Daily urea excretion can be estimated from urine chemistries by multiplying urine urea concentration in mmol/L by the urine volume [14]. If urine urea nitrogen is reported in mg/dL, the concentration is converted to mmol/L by dividing by 2.8. If it is not measured, the urine volume can be roughly estimated from the urine creatinine concentration (Ucreat) in mg/dL by assuming that urine creatinine excretion is 1 g per day:

 Estimated urine output (L/day)  =  100/Ucreat

A calculation based on urine creatinine concentration alone will overestimate urine volume in small older adults or frail patients with reduced muscle mass who excrete <1 g of creatinine daily, and it will underestimate volume in young, muscular patients who excrete >1 g of creatinine daily. A more accurate estimate of urine volume can be obtained if the estimated glomerular filtration rate (eGFR) is included. If we assume that eGFR equals creatinine clearance in mL/min (an assumption that is not precisely valid), urine volume can be estimated as follows:

 Estimated urine volume (L/day)  =  1.44  x  eGFR  x  Pcreat/Ucreat

Although eGFR is actually expressed in mL/min of glomerular filtration per 1.73 m2 of body surface area (and not creatinine clearance in mL/min), a small study showed that estimated values based on this equation correlated reasonably well with measured urine volume [14].

If severe hyponatremia is caused or exacerbated by protein malnutrition, an increase in urine solute excretion, most commonly after the administration of saline, will cause the serum sodium concentration to increase spontaneously. The resulting rapid correction of hyponatremia can be dangerous in this setting because malnutrition increases the risk of osmotic demyelination syndrome. (See "Causes of hypotonic hyponatremia in adults", section on 'Low dietary solute intake'.)

The urine may also be dilute if it is measured after the reason for ADH release has been corrected (eg, following volume expansion with isotonic saline in a patient with hypovolemia, following reversal of SIADH by cessation of an offending drug, following glucocorticoid replacement in adrenal insufficiency, or with the passage of time after surgical procedures). This is commonly seen in patients with hyponatremia due to hypovolemia who are treated (often in the emergency department) with isotonic saline before the urine sodium and osmolality are measured. In such patients, the low urine osmolality heralds the spontaneous and rapid correction of hyponatremia, which can result in the osmotic demyelination syndrome in patients whose initial serum sodium was <120 mEq/L. (See "Overview of the treatment of hyponatremia in adults".)

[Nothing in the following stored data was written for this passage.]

`src/rtl/buzzer_tone_gen.sv`:
```
// Square-wave tone generator: half-period = CLK_HZ/(2*freq) from a sequential restoring divider.
// Tone changes are applied only at a toggle, so the output never emits a runt pulse.
module buzzer_tone_gen #(
  parameter int CLK_HZ   = 100_000_000,
  parameter int FREQ_W   = 16,
  parameter int CNT_W    = 32,
  parameter int MIN_FREQ = 20,
  parameter int MAX_FREQ = 20000
) (
  input  logic              i_clk,
  input  logic              i_reset_n,
  input  logic              i_en,
  input  logic [FREQ_W-1:0] i_freq,
  output logic              o_buzzer,
  output logic              o_active,
  output logic              o_busy
);

  localparam int BW = $clog2(CNT_W);
  localparam int RW = FREQ_W + 1;
  localparam logic [CNT_W-1:0] DIVIDEND = CNT_W'(CLK_HZ);

  typedef enum logic [1:0] {IDLE, DIVIDE, RUN} state_t;
  state_t state, state_nxt;

  logic              en_q;
  logic [FREQ_W-1:0] freq_q, cur_freq;
  logic [RW-1:0]     rem;
  logic [CNT_W-1:0]  quo, half, half_pend, cnt;
  logic [BW-1:0]     bit_cnt;
  logic              from_run, pend, buzz;

  logic              legal, freq_chg, last, ge;
  logic              start, restart, step, done, tone_on;
  logic [RW-1:0]     dsor, rem_n;
  logic [RW:0]       shifted;
  logic [CNT_W-1:0]  quo_n;

  assign legal    = en_q && (freq_q >= FREQ_W'(MIN_FREQ)) && (freq_q <= FREQ_W'(MAX_FREQ));
  assign freq_chg = (freq_q != cur_freq);
  assign last     = (bit_cnt == BW'(CNT_W - 1));

  // Dividend bits stream out of the top of quo while quotient bits shift in at the bottom.
  assign dsor    = {cur_freq, 1'b0};
  assign shifted = {rem, quo[CNT_W-1]};
  assign ge      = (shifted >= {1'b0, dsor});
  assign rem_n   = ge ? (shifted[RW-1:0] - dsor) : shifted[RW-1:0];
  assign quo_n   = {quo[CNT_W-2:0], ge};

  always_comb begin
    state_nxt = state;
    o_busy    = 1'b0;
    tone_on   = 1'b0;
    start     = 1'b0;
    restart   = 1'b0;
    step      = 1'b0;
    done      = 1'b0;
    case (state)
      IDLE: begin
        if (legal) begin
          start     = 1'b1;
          state_nxt = DIVIDE;
        end
      end
      DIVIDE: begin
        o_busy  = 1'b1;
        tone_on = from_run;
        if (!legal)        state_nxt = IDLE;
        else if (freq_chg) restart = 1'b1;
        else begin
          step = 1'b1;
          if (last) begin
            done      = 1'b1;
            state_nxt = RUN;
          end
        end
      end
      RUN: begin
        tone_on = 1'b1;
        if (!legal) state_nxt = IDLE;
        else if (freq_chg) begin
          start     = 1'b1;
          state_nxt = DIVIDE;
        end
      end
      default: state_nxt = IDLE;
    endcase
  end

  assign o_active = tone_on;
  assign o_buzzer = buzz;

  always_ff @(posedge i_clk or negedge i_reset_n) begin
    if (!i_reset_n) state <= IDLE;
    else            state <= state_nxt;
  end

  always_ff @(posedge i_clk or negedge i_reset_n) begin
    if (!i_reset_n) begin
      en_q      <= 1'b0;
      freq_q    <= '0;
      cur_freq  <= '0;
      rem       <= '0;
      quo       <= '0;
      bit_cnt   <= '0;
      from_run  <= 1'b0;
      half      <= '0;
      half_pend <= '0;
      pend      <= 1'b0;
      cnt       <= '0;
      buzz      <= 1'b0;
    end else begin
      en_q   <= i_en;
      freq_q <= i_freq;
      if (!legal) begin
        // cur_freq cleared so re-enabling the same tone divides again
        buzz     <= 1'b0;
        cnt      <= '0;
        pend     <= 1'b0;
        cur_freq <= '0;
        bit_cnt  <= '0;
        from_run <= 1'b0;
        rem      <= '0;
        quo      <= '0;
      end else begin
        if (start || restart) begin
          cur_freq <= freq_q;
          bit_cnt  <= '0;
          rem      <= '0;
          quo      <= DIVIDEND;
        end
        if (start) from_run <= (state == RUN);
        if (step) begin
          rem     <= rem_n;
          quo     <= quo_n;
          bit_cnt <= bit_cnt + 1'b1;
        end
        if (done && !from_run) begin
          half <= quo_n;
          cnt  <= '0;
          buzz <= 1'b1;
        end
        // New half-periods only take effect at a toggle, so the current one always completes.
        if (tone_on) begin
          if (cnt == half - 1'b1) begin
            cnt  <= '0;
            buzz <= ~buzz;
            if (done) begin
              half <= quo_n;
              pend <= 1'b0;
            end else if (pend) begin
              half <= half_pend;
              pend <= 1'b0;
            end
          end else begin
            cnt <= cnt + 1'b1;
            if (done) begin
              half_pend <= quo_n;
              pend      <= 1'b1;
            end
          end
        end
      end
    end
  end

endmodule

```
`config.mk`:
```
export PLATFORM = sky130hd
export DESIGN_NAME = buzzer_tone_gen
export DESIGN_NICKNAME = d
export VERILOG_FILES = /design/src/rtl/buzzer_tone_gen.sv
export SDC_FILE = /design/constraint.sdc
export NUM_CORES = 1
export LEC_CHECK = 0
export ABC_AREA = 0
export BUFFER_PORTS_ARGS = -buffer_cell sky130_fd_sc_hd__clkbuf_2
export CORE_MARGIN = 2
export CORE_UTILIZATION = 40
export DETAILED_ROUTE_END_ITERATION = 7
export HOLD_SLACK_MARGIN = 0.02
export PLACE_DENSITY = 0.58
export SYNTH_ARGS = -nofsm -noshare
export SYNTH_HDL_FRONTEND = slang
export SYNTH_SLANG_ARGS = --single-unit
```
`constraint.sdc`:
```
create_clock -name i_clk -period 4.4 [get_ports i_clk]
set_input_delay 0.44 -clock i_clk [delete_from_list [all_inputs] [get_ports i_clk]]
set_output_delay 0.44 -clock i_clk [all_outputs]
set_load 0.05 [all_outputs]
```
# After elaboration in Yosys (flattened, before gate mapping)
# Index checks and enable logic that the tools add are counted.
# classes
n_addsub	4
order_cmp	3
n_eq_ne	15
muxes	52
bitwise	2
reduce_logical	9
# ops
cell	n
$mux W32	12
$mux W17	4
$add A32 B1 Y32 const B	1
$eq A32 B32 Y1	1
$mux W16	2
$sub A32 B1 Y32 const B	1
$mux W1	22
$ge A18 B17 Y1	1
$sub A17 B17 Y17	1
$ge A16 B5 Y1 const B	1
$le A16 B15 Y1 const B	1
$ne A16 B16 Y1	1
$mux W5	3
$mux W2	6
$ne A3 B3 Y1 const B	3
$reduce_and A4 Y1	2
$ne A3 B1 Y1 const B	2
$pmux W2 S3	1
$add A5 B1 Y5 const B	1
$eq A5 B5 Y1 const B	1
$ne A2 B1 Y1 const B	2
$ne A2 B2 Y1 const B	2
$pmux W1 S2	2
$logic_and A1 B1 Y1	3
8 further kinds	9
# totals
reg_bits	188
inputBits	19
output_inout_bits	3

# Longest topological paths before layout
# logic_depth
ltp_word	11
mapped_depth	12

# Least setup slack after synthesis
# Ideal clock, no wire load.
# synth_path
path_kind	register to register
startpoint	reg half[4]
endpoint	reg half_pend[13]
setup_ns	0.128
arrival_time_ns	3.597
required_time_ns	4.272
slack_ns	0.676
stages_incl_launch_ff	13
period_less_slack_ns	3.724
cell_sequence	dfrtp_1 -> clkbuf_1 -> or4_1 -> buf_2 -> or4_4 -> or3_1 -> mux2i_1 -> o31a_1 -> nor4b_4 -> a21o_1 -> nor2_1 -> buf_2 -> mux2_1
# synth_between
elab_chain_len	4
# synth_rtl
item	line	source
start: declaration	29	logic [CNT_W-1:0] quo, half, half_pend, cnt;
start signal: assignment	139	half <= quo_n;
start signal: assignment	149	half <= quo_n;
start signal: assignment	152	half <= half_pend;
$sub A32 B1 Y32	145	if (cnt == half - 1'b1) begin
$eq A32 B32 Y1	145	
$not A1 Y1 (no line)	--	
$reduce_and A4 Y1 (no line)	--	
end signal: assignment	158	half_pend <= quo_n;
end: declaration	29	
# No other way between the ends.
# A chain may end at the register's enable or synchronous reset.

# Worst setup path in the final report
# layout_path
startpoint	reg half[0]
endpoint	reg half_pend[16]
# The elaborated chain is that of the path after synthesis.

==> metrics.md <==
| Metric | Value |
|---|---|
| Detailed placement HPWL | `18,900 µm` |
| CP endpoint kind | `flip-flop` |
| Synth cell types | `67` |
| Root Driver | `clkbuf_16` |
| Layout area overhead | `11.3%` |
| Maximum clock frequency | `240 MHz` |
| I/O pin count | `22` |
| Synth warn | `0` |
| Data required, critical path | `4.72 ns` |
| Num CTS Buffers | `17` |
| Syn Nets | `1,223` |
| DIE WIDTH | `168 µm` |
| Core area | `26,700 µm²` |
| Final worst slack | `0.229 ns` |
| Ys async rst share | `between 90% and 100%` |
| Vias | `8,740` |
| Number of port buffers | `21` |
| DRT antenna net count | `0` |
| Drt wl/cell | `18.2 µm` |
| Register bit total from synthesis | `about 190` |
| CTS H-Tree Depth | `4` |
| Worst-Margin Slew | `1.01 ns` |
| Largest net degree at the start of global routing | `117` |
| RSZ-0062 raised after global routing | `false` |
| Share of cells above drive strength 1 | `11.1%` |
| Highest Signal Layer | `met4` |
| Fillcell total | `about 2,500` |
| CTS tree | `built` |
| Post-synth EDFFs | `0` |
| First-pass GRT wire length | `46,500 µm` |
| Post-Syn Instances | `1,179` |
| Die ar. | `roughly 28,000 µm²` |
| Setup CP Type | `flip-flop to flip-flop` |
| Antenna cells | `0` |
| Num rows | `60` |
| Clk pin slew, worst setup/hold paths | `0.08 ns` |
| Starting Density | `40.4%` |
| Grt ovf | `0` |
| Iteration count of the initial detailed-routing pass | `5` |
| Leak Pwr | `around 5.2 nW` |
| CTS max path bufs | `2` |
| CTS sink cnt | `188` |
| Synth Flop Type | `dfrtp_1` |
| Setup bufs post-CTS | `0` |
| GR Util All Layers | `20.6%` |
| Worst-Skew Late Latency | `0.44 ns` |
| Max-cap viol count | `0` |
| Nets | `1,231` |
| Pre-CTS setup slack | `0.256 ns` |
| Final wirelength | `between 20,000 and 30,000 µm` |
| Commonest non-fill, non-tap cell in the layout | `dfrtp_1` |
| Headroom to the max-slew limit | `between 30% and 40%` |
| Commonest non-fill, non-tap cells in the layout | `187 x dfrtp_1, 123 x nand2_1, 109 x o21ai_0` |
| Final setup violation count | `0` |
| Syn Area/Cell | `9.15 µm²` |
| Chip height | `~170 µm` |
| Hold bufs inserted after CTS | `0` |
| Tmin final | `4.17 ns` |
| DRC viols | `0` |
| CP startpoint kind | `flip-flop` |
| Final period util | `94.8%` |
| CTS resizes | `0` |
| Post-synthesis sequential area ratio | `43.6%` |
| Initial antenna violation count | `0` |
| Wire length on met3 | `660 µm` |
| Critical Path AT | `4.49 ns` |
| Hold Path Class | `primary input to async pin` |
| Synthesized area | `10,800 µm²` |
| Clock skew | `0.0161 ns` |
| Status | `finished clean` |
| WL met1 | `between 10,000 and 15,000 µm` |
| Average vias per placed instance | `5.67` |
| Peak VDD IR | `between 0.2 and 0.25 mV` |
| Detailed Route Iter0 Violations | `619` |
| Worst Path Max Fanout | `32` |
| Vias in the first global route | `8,563` |
| TNS Setup | `0 ns` |
| Pwr Density | `310 nW/µm²` |
| DR WL met2 | `between 10,000 and 15,000 µm` |
| Final Hold Viols | `0` |
| Max Slew Vio Count | `0` |
| RD Place Congestion | `a little under 0.9` |
==> state kept, by name (all words and copies together), names as in the netlist <==
name       cells
cnt           32
half          32
half_pend     32
quo           32
rem           17
cur_freq      16
freq_q        16
bit_cnt        5
state          2
en_q           1
from_run       1
o_buzzer       1
pend           1
==> cell type report <==
cell class              count  area [µm²]  share of cell area, %
repair buffers             63         492                   4.10
inverters                  69         259                   2.16
flip-flops and latches    188        4710                   39.2
clock buffers              20         457                   3.80
multi-input cells         848        5560                   46.3
well taps                 341         427                   3.55
clock inverters            12         108                  0.896
==> metrics by stage <==
stage / cell area, µm² / hold WS [ns] / cells / util (%) / total power [W]
floorplan: 10800 / 0.144 / 1179 / - / 0.00209
global placement: 11400 / 0.465 / 1509 / 42.8 / 0.00225
detailed placement: 11400 / 0.474 / 1509 / 42.8 / 0.00225
CTS: 12000 / 0.0816 / 1541 / 44.9 / 0.00376
global route: 12000 / 0.0780 / 1541 / 44.9 / 0.00389
finish: 12000 / 0.0623 / 1541 / 44.9 / 0.00372
==> path summary, 6_finish.rpt <==
path / startpoint / end / slack [ns] / depth (start not counted)
hold reg to reg: half_pend[5] / half_pend[5] / 0.49 / 1
min in group i_clk: i_freq[7] / freq_q[7] / 0.10 / 1
setup reg to reg: half[0] / half_pend[16] / 0.23 / 12
setup / recovery: half[0] / half_pend[16] / 0.23 / 12
max in group asynchronous: i_reset_n / half[0] / 3.40 / 2
hold / removal: i_reset_n / cnt[6] / 0.06 / 1
==> cells in the mapped netlist (all sizes together), types with 4 or more instances <==
master	number	area (µm²)
a2111oi	34	304
a211oi	37	278
nor2b	35	219
mux2	31	349
o31ai	12	90.1
or3	16	100
o211ai	6	45.0
nand4	19	119
a21o	9	67.6
ha	24	300
o21a	4	30.0
nor3	29	145
inv	68	255
xnor2	52	455
or2	12	75.1
mux2i	9	90.1
nand2	123	462
nand3	38	190
a21oi	60	300
or4	23	176
a31oi	4	25.0
nor3b	4	30.0
o21ai	109	546
buf	20	95.1
dfrtp	188	4700
nand2b	6	37.5
a22o	16	140
and3	6	37.5
nor2	51	191
xor2	18	158
o21bai	4	30.0
clkbuf	54	204
nor4	15	100
==> metal layers <==
layer  vias to the layer above  global-route usage [%]
met3                        35                    2.94
met2                       132                    35.1
met5                         -                       0
li1                       4270                       -
met4                         0                    6.86
met1                      4303                    27.0
==> worst max-delay path, stage by stage (launching register included) <==
cell and delay, ns:
dfrtp_1 0.47, inv_1 0.09, ha_1 0.23, or4b_2 0.61, or4_4 0.48, or3_1 0.36, mux2i_1 0.13, o31a_1 0.29
nor4b_4 0.44, a21o_1 0.20, nor2_2 0.04, buf_4 0.28, mux2_1 0.39
==> cells by family after synthesis <==
group	count (synthesis)	synth area share, %
XOR/XNOR	70	5.69
AO/OA/AOI/OAI	323	19.5
buffers and inverters	143	5.17
multiplexers	40	4.07
flip-flops	188	43.6
AND/OR/NAND/NOR	390	18.9
adder cells (fa/ha/maj)	25	2.97
==> power breakdown <==
part           internal (W)  switching, W  leakage, nW  total (W)
clock network      0.000770      0.000739        0.268    0.00151
logic              0.000134      0.000292         2.33   0.000427
registers           0.00176     0.0000314         2.57    0.00179
total               0.00266       0.00106         5.17    0.00372
(Power assumes the default switching activity.)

Reset osmostat, in which a water load appropriately suppresses ADH release but at a lower serum osmolality than in normal individuals. As in patients with SIADH, the urine osmolality and urine sodium will be high in patients with reset osmostat if they are measured when water intake is restricted; the urine osmolality and urine sodium will be low if they are measured immediately after water is ingested. However, once the serum sodium concentration has increased to a level above the threshold that stimulates ADH release, the urine osmolality and urine sodium concentrations will again be high. The major clinical clue to the presence of this disorder, which presents with clinical features similar to the SIADH, is a moderately reduced plasma sodium concentration (usually between 125 and 135 mEq/L) that is stable on multiple measurements. As in patients with SIADH, urine sodium excretion matches sodium intake in patients with reset osmostat. (See "Treatment of hyponatremia: Syndrome of inappropriate antidiuretic hormone secretion (SIADH) and reset osmostat", section on 'Reset osmostat'.)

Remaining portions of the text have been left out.